Pero… la realidad social “saudita” que transitamos en esos años de privilegio llevaron a muchos, muchísimos, a ver a colombianos, peruanos, ecuatorianos, etc., como ciudadanos de segunda que venían a usurpar puestos de trabajo, requerir atención de la seguridad social, educación, etc. Tratar a esos hermanos en forma peyorativa era casi moneda corriente en el marco de una sociedad desbordante de bienestar, paz y libertad. Pero –eso sí– la aceptación y hospitalidad tradicional de nuestro gentilicio siempre prevaleció en generosidad y asimilación. Esa era –y sigue siendo– nuestra Venezuela tradicional.

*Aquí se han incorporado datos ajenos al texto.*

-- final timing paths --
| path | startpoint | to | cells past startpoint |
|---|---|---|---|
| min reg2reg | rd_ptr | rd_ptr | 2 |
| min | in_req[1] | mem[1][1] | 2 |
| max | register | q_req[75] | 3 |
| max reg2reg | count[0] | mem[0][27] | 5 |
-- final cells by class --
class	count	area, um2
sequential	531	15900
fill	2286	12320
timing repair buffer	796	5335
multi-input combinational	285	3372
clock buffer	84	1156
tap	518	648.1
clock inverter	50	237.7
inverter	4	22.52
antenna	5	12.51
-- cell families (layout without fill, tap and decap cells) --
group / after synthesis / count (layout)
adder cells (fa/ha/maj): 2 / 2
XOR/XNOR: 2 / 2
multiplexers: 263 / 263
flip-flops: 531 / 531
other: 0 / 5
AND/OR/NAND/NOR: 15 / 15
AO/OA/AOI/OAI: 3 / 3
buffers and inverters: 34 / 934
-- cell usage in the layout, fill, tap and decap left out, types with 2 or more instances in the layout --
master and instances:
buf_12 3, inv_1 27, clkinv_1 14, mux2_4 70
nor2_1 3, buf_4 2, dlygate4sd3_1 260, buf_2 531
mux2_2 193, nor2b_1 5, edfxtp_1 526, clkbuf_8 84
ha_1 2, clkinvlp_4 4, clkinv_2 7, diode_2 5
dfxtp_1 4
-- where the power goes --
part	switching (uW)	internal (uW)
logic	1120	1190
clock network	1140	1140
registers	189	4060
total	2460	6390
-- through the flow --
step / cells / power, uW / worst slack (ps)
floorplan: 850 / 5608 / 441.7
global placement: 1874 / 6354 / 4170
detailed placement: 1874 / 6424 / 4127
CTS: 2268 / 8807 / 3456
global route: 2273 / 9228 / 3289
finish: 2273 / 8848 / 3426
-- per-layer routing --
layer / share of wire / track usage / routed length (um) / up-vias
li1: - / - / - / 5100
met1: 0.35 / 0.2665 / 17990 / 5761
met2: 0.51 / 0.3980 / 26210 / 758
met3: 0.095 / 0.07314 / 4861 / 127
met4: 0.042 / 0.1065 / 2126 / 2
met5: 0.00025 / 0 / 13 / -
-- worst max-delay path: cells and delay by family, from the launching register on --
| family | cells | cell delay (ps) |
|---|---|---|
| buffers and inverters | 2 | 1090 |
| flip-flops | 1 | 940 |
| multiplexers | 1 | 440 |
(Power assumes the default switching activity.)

Hoy la tortilla se dio vuelta. Los venezolanos emigran a raudales y se desparraman preferentemente por fronteras terrestres (Brasil y Colombia), donde la abundancia no abunda y donde no existen ni los medios ni la infraestructura para recibir a quienes tienen insatisfechas las necesidades más básicas, empezando por la de alimentarse, baño donde asearse, salud que atender. La crónica diaria nos da cuenta de que la solidaridad de los pobladores de las zonas fronterizas en general es de tolerancia y comprensión poniendo como límite la protección y preservación de sus niveles de vida. Existen –lamentablemente– quienes por bajas pasiones y prejuicios atentan contra nuestros compatriotas en algunos casos en forma sangrienta. Pero también es cierto que Brasilia y Bogotá –sus gobiernos– están tratando de tramitar la cosa con bastante grado de buena voluntad sin dejar de tener en cuenta que en primer lugar se deben al bienestar de sus propios ciudadanos que –de paso– son los que votan. De allí, pues, que los gobiernos regionales y municipales de ambos países sean menos tolerantes que las cancillerías capitalinas. Ecuador, Perú, Chile y Argentina parecen estar a la altura (reciben mucho menos gente) y Estados Unidos, Canadá y Europa, con toda su parafernalia burocrática de visas y dificultades, también están en plan de considerar favorablemente los pedidos de inmigración y asilo de nuestros compatriotas. Mejor que lo hagan así y pronto, antes de que el panorama se convierta en un flujo indetenible de balseros, náufragos, ilegales, enfermos, etc., como los sirios y los de África, víctimas no solo de los sufrimientos que traen consigo, sino del rechazo de las sociedades afluentes que con algo de razón y bastante egoísmo los reciben. En muchos casos son los hijos de los mismos que en su día llegaron a la “tierra de gracia” con similares preocupaciones.